There’s no better way of realising changes in an industry than building visual representations of it. A lot has been written over the past few months and years about the Spanish technology ecosystem, and many have wondered if the country has a big enough tech sector to be considered an ecosystem and if it could once compete with the likes of London, Berlin, Paris os Stockholm.
The fact of the matter is that no, Spain’s startup scene is much smaller and younger than those, but since the financial crisis of 2007 we’ve seen a significant explosion in the number of startups being created, which has been followed by an also exponential surge in the number of investors and VC firms in the market and the capital available for technology companies.
When it comes to Spain, it’s often said that five years ago VCs could choose in which startups to invest, and these days, in theory, good and growing companies can choose which local investors to bring on board.
From Cluster Consulting to the dotcom burst
It’s not easy to pinpoint the beginnings of Spain’s technology ecosystem. However, most in the industry consider Barcelona-based company and consulting firm Cluster as one of the earliest and most successful tech enterprises in the country. Nonetheless, and as Mar Galtés explained in this very good article, the company served as a source of entrepreneurs and investors (Nauta Capital) that went on to build companies in the next decade. Something similar also happened with Grupo Intercom.
Cluster Consulting was born in 1993 and was sold to Diamond Technologies in 2000 for $1 billion. Fast forward a couple of years from Cluster’s origins and one can start to see a significant increase in the number of early tech companies being founded in Spain.
Ole, Lanetro ZED, TradeInn, Softonic, InfoJobs (Schbisted) or eDreams (IPO) are clear examples of this. A handful of big companies that were created over a four year span that were joined by the likes of Atrapalo, idealista (Apax Partners) and Toprural (Homeway) right in the middle of the dotcom bubble.
Although its burst mostly affected US investors and companies, its effects were heavily felt all over the world and in most technology scenes, included Spain. The graph that illustrates this article clearly shows that from 1999 to 2005, the year when companies such as Panoramio (Google), Milanuncios (acquired by Schbisted) or Indisys (Intel) were created, there wasn’t a whole lot happening in Spain.

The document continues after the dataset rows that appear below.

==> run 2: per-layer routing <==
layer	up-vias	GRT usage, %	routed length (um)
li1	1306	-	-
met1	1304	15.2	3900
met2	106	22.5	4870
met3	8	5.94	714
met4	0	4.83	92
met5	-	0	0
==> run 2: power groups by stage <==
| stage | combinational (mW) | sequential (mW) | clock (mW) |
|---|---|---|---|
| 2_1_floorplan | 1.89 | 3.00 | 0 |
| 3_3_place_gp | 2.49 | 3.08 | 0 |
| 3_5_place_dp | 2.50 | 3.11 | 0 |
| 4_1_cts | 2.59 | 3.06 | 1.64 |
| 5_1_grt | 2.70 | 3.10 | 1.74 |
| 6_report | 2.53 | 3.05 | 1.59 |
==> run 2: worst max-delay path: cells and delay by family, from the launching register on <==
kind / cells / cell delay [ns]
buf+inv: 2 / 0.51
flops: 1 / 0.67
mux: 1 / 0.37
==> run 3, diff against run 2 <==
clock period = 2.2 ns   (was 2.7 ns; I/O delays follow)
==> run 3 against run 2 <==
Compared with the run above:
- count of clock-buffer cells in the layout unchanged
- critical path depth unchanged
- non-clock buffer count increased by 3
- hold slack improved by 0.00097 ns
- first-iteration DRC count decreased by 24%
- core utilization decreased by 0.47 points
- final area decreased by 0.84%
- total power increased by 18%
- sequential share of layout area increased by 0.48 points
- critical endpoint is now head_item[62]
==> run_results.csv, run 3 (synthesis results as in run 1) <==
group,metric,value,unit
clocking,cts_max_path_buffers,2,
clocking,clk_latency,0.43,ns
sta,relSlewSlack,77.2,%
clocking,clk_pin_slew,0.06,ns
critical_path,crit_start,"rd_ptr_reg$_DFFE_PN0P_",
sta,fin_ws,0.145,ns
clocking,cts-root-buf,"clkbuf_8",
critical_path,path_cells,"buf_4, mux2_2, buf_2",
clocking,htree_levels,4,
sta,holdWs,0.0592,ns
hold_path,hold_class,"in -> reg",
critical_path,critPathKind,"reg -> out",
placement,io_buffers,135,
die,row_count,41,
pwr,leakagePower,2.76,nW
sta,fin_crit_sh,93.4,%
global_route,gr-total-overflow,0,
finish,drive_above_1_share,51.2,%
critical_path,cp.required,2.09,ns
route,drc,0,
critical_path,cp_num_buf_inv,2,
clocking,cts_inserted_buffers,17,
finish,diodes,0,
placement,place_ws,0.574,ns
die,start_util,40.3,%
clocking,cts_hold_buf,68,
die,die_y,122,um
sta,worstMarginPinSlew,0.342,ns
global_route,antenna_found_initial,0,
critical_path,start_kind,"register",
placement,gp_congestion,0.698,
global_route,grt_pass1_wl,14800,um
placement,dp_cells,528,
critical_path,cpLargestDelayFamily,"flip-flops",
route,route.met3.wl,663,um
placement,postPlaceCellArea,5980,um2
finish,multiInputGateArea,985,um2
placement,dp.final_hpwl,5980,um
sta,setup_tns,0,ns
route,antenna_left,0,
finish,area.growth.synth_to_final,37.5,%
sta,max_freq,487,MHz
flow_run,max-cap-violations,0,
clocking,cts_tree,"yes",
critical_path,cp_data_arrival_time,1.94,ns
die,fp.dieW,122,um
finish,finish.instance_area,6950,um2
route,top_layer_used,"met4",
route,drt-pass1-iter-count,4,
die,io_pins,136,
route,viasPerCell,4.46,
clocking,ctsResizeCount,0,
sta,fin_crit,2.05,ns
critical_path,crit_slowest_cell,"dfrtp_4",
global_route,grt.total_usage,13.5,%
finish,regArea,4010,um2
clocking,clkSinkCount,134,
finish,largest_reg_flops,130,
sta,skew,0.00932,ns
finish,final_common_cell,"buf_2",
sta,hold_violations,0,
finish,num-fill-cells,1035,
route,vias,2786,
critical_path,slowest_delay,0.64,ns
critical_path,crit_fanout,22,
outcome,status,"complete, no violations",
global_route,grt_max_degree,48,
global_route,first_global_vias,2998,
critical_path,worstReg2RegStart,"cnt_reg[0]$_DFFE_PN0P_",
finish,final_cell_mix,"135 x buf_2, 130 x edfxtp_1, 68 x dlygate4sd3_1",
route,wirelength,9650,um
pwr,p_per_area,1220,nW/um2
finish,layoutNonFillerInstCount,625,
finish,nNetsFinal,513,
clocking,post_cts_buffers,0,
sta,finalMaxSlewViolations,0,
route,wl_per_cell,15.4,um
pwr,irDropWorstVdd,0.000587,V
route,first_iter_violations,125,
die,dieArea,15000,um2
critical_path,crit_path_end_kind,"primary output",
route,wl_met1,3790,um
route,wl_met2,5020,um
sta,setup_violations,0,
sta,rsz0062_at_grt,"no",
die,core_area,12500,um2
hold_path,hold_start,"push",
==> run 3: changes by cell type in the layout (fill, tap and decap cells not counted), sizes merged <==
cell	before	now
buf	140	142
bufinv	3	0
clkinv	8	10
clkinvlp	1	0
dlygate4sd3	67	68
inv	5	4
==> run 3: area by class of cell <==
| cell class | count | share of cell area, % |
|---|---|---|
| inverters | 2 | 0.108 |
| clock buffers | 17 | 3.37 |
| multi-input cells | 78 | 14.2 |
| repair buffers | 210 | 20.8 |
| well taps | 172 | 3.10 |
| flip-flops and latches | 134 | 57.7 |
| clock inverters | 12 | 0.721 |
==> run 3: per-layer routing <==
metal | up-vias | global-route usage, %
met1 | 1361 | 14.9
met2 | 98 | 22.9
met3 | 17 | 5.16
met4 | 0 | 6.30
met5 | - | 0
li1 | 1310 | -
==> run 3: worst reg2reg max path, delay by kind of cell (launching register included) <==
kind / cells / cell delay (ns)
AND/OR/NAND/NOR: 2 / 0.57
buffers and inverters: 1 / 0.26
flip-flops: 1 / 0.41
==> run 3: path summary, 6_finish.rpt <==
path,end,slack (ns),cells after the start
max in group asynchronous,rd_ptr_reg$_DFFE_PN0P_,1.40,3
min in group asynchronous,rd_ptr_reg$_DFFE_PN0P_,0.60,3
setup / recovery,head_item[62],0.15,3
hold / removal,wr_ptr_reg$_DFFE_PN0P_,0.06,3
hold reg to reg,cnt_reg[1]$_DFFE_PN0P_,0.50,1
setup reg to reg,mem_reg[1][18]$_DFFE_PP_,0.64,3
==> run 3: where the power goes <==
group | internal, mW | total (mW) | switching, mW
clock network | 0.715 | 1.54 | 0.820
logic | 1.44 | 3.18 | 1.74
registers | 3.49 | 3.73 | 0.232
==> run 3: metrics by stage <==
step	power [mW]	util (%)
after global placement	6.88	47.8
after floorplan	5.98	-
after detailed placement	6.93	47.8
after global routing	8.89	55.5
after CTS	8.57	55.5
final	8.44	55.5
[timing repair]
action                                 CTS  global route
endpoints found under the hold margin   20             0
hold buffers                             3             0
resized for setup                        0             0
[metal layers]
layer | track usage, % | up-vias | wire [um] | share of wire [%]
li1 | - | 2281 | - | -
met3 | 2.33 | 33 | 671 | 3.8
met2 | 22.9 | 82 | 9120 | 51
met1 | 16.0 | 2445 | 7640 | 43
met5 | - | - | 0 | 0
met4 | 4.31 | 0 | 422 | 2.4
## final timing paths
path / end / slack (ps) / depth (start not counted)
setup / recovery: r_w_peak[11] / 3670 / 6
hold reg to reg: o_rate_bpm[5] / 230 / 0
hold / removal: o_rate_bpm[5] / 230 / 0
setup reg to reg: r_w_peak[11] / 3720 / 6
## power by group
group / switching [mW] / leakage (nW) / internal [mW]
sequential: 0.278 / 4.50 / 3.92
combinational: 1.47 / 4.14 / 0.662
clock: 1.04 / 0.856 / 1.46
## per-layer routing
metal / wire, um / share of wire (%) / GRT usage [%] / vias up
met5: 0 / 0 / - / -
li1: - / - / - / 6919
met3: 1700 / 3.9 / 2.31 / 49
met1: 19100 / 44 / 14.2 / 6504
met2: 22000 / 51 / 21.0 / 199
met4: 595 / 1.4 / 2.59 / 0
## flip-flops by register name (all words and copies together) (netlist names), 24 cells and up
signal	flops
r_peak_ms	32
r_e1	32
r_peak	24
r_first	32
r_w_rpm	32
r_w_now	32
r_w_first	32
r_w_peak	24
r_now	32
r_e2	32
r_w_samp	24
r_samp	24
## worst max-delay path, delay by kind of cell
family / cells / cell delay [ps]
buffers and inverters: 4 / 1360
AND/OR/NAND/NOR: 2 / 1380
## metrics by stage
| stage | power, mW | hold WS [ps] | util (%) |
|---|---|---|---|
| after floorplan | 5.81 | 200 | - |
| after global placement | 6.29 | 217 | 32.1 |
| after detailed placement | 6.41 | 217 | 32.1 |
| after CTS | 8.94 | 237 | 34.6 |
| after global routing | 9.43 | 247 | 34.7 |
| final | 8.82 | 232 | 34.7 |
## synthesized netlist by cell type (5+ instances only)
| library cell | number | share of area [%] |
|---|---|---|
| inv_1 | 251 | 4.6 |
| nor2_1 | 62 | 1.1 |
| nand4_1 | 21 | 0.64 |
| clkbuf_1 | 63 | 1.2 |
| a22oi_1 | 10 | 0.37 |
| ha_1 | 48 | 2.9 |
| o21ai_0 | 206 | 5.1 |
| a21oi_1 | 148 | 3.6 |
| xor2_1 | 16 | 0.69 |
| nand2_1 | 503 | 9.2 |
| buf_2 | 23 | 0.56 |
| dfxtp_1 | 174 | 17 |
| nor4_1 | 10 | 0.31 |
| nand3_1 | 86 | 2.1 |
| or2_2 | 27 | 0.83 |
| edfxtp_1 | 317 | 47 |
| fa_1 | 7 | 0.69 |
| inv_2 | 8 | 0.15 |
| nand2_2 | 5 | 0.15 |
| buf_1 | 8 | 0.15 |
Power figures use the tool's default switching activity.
File: src/rtl/lz77td_ctrl.sv
// ----------------------------------------------------------------------------
// lz77td_ctrl
// Token parser, copy sequencer and output register. Drives the history memory:
// literal and copied bytes are written at the write pointer; copy sources are
// read one entry per cycle ahead of the output register while it has room.
// ----------------------------------------------------------------------------
module lz77td_ctrl
  import lz77td_pkg::*;
#(
  parameter int MAX_MATCH     = MAX_MATCH_DEF,
  parameter int HISTORY_DEPTH = HISTORY_DEPTH_DEF,
  parameter int AW            = $clog2(HISTORY_DEPTH),
  parameter int BPW           = $clog2(HISTORY_DEPTH + 1)
) (
  input  logic              clk,
  input  logic              rst,
  input  logic              in_valid,
  output logic              in_stall,
  input  in_item_t          in_item,
  output logic              out_valid,
  input  logic              out_stall,
  output out_item_t         out_item,
  output logic [AW-1:0]     mem_raddr,
  input  logic [BYTE_W-1:0] mem_rdata,
  output logic              mem_we,
  output logic [AW-1:0]     mem_waddr,
  output logic [BYTE_W-1:0] mem_wdata,
  output ctrl_status_t      status
);

  phase_t             state;
  phase_t             state_next;
  logic [LEN_W-1:0]   match_len;
  logic [BYTE_W-1:0]  off_hi;
  logic [AW-1:0]      wp;
  logic [AW-1:0]      rp;
  logic [BPW-1:0]     bp;
  logic               copy_last;

  logic               slot_free;
  logic               accept;
  logic [BYTE_W-1:0]  b;
  logic               last;
  logic [OFFSET_W-1:0] offset;
  logic [CALC_W-1:0]  diff;
  logic [CALC_W-1:0]  src_calc;
  logic [AW-1:0]      start_addr;
  logic [AW-1:0]      wp_inc;
  logic [AW-1:0]      rp_inc;
  logic               final_copy;

  logic               err;
  err_code_t          err_code;
  logic               load;
  out_item_t          load_item;
  logic               store;
  logic               start_copy;
  logic               copy_step;
  logic               stream_done;

  // handshake
  assign slot_free = !out_valid || !out_stall;
  assign in_stall  = (state == PH_COPY) || !slot_free;
  assign accept    = in_valid && !in_stall;
  assign b         = in_item.in_byte;
  assign last      = in_item.in_last;

  // copy source address: write pointer minus offset, modulo depth
  assign offset     = {off_hi, b};
  assign diff       = CALC_W'(wp) - CALC_W'(offset);
  assign src_calc   = diff[CALC_W-1] ? (diff + CALC_W'(HISTORY_DEPTH)) : diff;
  assign start_addr = src_calc[AW-1:0];

  // wrapping pointer increments
  assign wp_inc = (wp == AW'(HISTORY_DEPTH - 1)) ? '0 : wp + AW'(1);
  assign rp_inc = (rp == AW'(HISTORY_DEPTH - 1)) ? '0 : rp + AW'(1);

  assign final_copy = (match_len == LEN_W'(1));

  // per-phase decode of results, stores and copy control
  always_comb begin
    err        = 1'b0;
    err_code   = ERR_OK;
    load       = 1'b0;
    load_item  = '0;
    store      = 1'b0;
    start_copy = 1'b0;
    copy_step  = 1'b0;
    mem_wdata  = b;
    case (state)
      PH_TOKEN: begin
        if (accept) begin
          if (b[LITERAL_FLAG]) begin
            if (last) begin
              err      = 1'b1;
              err_code = ERR_TRUNC;
            end
          end else if (b < BYTE_W'(MIN_MATCH) || b > BYTE_W'(MAX_MATCH)) begin
            err      = 1'b1;
            err_code = ERR_LENGTH;
          end else if (last) begin
            err      = 1'b1;
            err_code = ERR_TRUNC;
          end
        end
      end
      PH_LITERAL: begin
        if (accept) begin
          load      = 1'b1;
          load_item = '{out_byte: b, run_last: 1'b1, stream_end: last,
                        error_code: ERR_OK};
          store     = 1'b1;
        end
      end
      PH_OFF_HI: begin
        if (accept && last) begin
          err      = 1'b1;
          err_code = ERR_TRUNC;
        end
      end
      PH_OFF_LO: begin
        if (accept) begin
          if (offset == '0 || CMP_W'(offset) > CMP_W'(bp)) begin
            err      = 1'b1;
            err_code = ERR_OFFSET;
          end else begin
            start_copy = 1'b1;
          end
        end
      end
      PH_COPY: begin
        if (slot_free) begin
          copy_step = 1'b1;
          load      = 1'b1;
          load_item = '{out_byte: mem_rdata, run_last: final_copy,
                        stream_end: final_copy && copy_last, error_code: ERR_OK};
          store     = 1'b1;
          mem_wdata = mem_rdata;
        end
      end
      default: begin
      end
    endcase
    if (err) begin
      load      = 1'b1;
      load_item = '{out_byte: '0, run_last: 1'b1, stream_end: last,
                    error_code: err_code};
    end
  end

  // next phase
  always_comb begin
    state_next = state;
    case (state)
      PH_TOKEN: begin
        if (accept) begin
          state_next = b[LITERAL_FLAG] ? PH_LITERAL : PH_OFF_HI;
        end
      end
      PH_LITERAL: begin
        if (accept) begin
          state_next = PH_TOKEN;
        end
      end
      PH_OFF_HI: begin
        if (accept) begin
          state_next = PH_OFF_LO;
        end
      end
      PH_OFF_LO: begin
        if (accept) begin
          state_next = PH_COPY;
        end
      end
      PH_COPY: begin
        if (copy_step && final_copy) begin
          state_next = PH_TOKEN;
        end
      end
      PH_SWALLOW: begin
        if (accept && last) begin
          state_next = PH_TOKEN;
        end
      end
      default: begin
        state_next = PH_TOKEN;
      end
    endcase
    if (err) begin
      state_next = last ? PH_TOKEN : PH_SWALLOW;
    end
  end

  // stream finishes on a last byte, or on the final copy of a last-byte match
  assign stream_done = (accept && last && !start_copy) ||
                       (copy_step && final_copy && copy_last);

  // memory ports
  assign mem_we    = store;
  assign mem_waddr = wp;
  always_comb begin
    if (start_copy) begin
      mem_raddr = start_addr;
    end else if (copy_step) begin
      mem_raddr = rp_inc;
    end else begin
      mem_raddr = rp;
    end
  end

  // phase and parser registers
  always_ff @(posedge clk) begin
    if (rst) begin
      state     <= PH_TOKEN;
      match_len <= '0;
      off_hi    <= '0;
      copy_last <= 1'b0;
    end else begin
      state <= state_next;
      if (state == PH_TOKEN && accept && !err && !b[LITERAL_FLAG]) begin
        match_len <= b[LEN_W-1:0];
      end else if (copy_step) begin
        match_len <= match_len - LEN_W'(1);
      end
      if (state == PH_OFF_HI && accept) begin
        off_hi <= b;
      end
      if (start_copy) begin
        copy_last <= last;
      end
    end
  end

  // history pointers and produced count
  always_ff @(posedge clk) begin
    if (rst) begin
      wp <= '0;
      rp <= '0;
      bp <= '0;
    end else begin
      if (start_copy) begin
        rp <= start_addr;
      end else if (copy_step) begin
        rp <= rp_inc;
      end
      if (store) begin
        wp <= wp_inc;
      end
      if (stream_done) begin
        bp <= '0;
      end else if (store && bp < BPW'(HISTORY_DEPTH)) begin
        bp <= bp + BPW'(1);
      end
    end
  end

  // output register
  always_ff @(posedge clk) begin
    if (rst) begin
      out_valid <= 1'b0;
    end else if (load) begin
      out_valid <= 1'b1;
    end else if (!out_stall) begin
      out_valid <= 1'b0;
    end
  end

  always_ff @(posedge clk) begin
    if (load) begin
      out_item <= load_item;
    end
  end

  assign status.copying    = (state == PH_COPY);
  assign status.swallowing = (state == PH_SWALLOW);

endmodule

The fact that there wasn’t much activity doesn’t mean that good companies were not created in those years. In fact, in 2002 Scytl was formed as a company and since then it has become one of the biggest success stories to come out of Spain and a truly international company from day one.
In 2008, right in the middle of another financial crisis, Sequoia Capital circulated ‘RIP Good Times’, a presentation in which it cautioned investors and companies about what was about to come: a period in which capital available in the market would drop and many companies with unstable and unscalable business models would suffer.
Interestingly, from 2008 to 2010 Sequoia made some pretty good investments in companies like Airbnb, Greendot (IPO), Dropbox and OpenDNS (acquired by Cisco for $635 million this year). Sequoia made the same number of investments in the 15 months prior to the ‘good times’ than after. It’s called consistency.
High production of companies between 2006 and 2011
In Spain we did not have such hard times in 2007 when it comes to technology capital markets, but a visual representation of the companies being created over the past 19 years also shows that 2006 to 2011 was an amazing time for startups in the country.
It was in this period of time when startups such as Privalia, Trovit (Next Co), Buyvip (Amazon), Tuenti (Telefonica), AlienVault, UserZoom, Mitula (IPO), Wuaki (Rakuten), peerTransfer, Jobandtalent, bq, Kantox, Packlink, Akamon (Imperus Technologies), Ducksboard (New Relic) or La Nevera Roja were created.
A handful have already exited and most have raised significant rounds of funding with an international mindset from day one. As Iñaki Arrola once wrote, technology companies are not created overnight and success takes time and patience.
Frothy times have continued, and from 2012 to today the rate of new companies doesn’t seem to have stopped, including relative and early successes like CartoDB, Typeform, Wallapop, Letgo or 8fit.
This surge in companies has been accompanied by a significant increase in the capital available from local and, most importantly, international Venture Capital firms. Last year we saw more foreign VCs than ever before back Spanish companies, and it seems as if this year the record will be once again broken.
With abundant capital at the early stage, international VCs currently provide the necessary capital for mature and high-growing international businesses to scale. As James Cameron from Accel Partners recently told us, the iconic firm has made 5 investments in Spain this year, more than in any other European country.
All of this does not mean that it’s all fine and dandy in the Spanish technology ecosystem and that it can now look in the eye of London, Stockholm or Tel Aviv. But the formula continues to improve and hopefully many of the companies that were created in the last decade will prove to become success stories in the next few years. It’s just a matter of time.
Disclaimer: Iñaki Arrola of Vitamina K contributed to this post with Crunchbase-sourced data and company suggestions.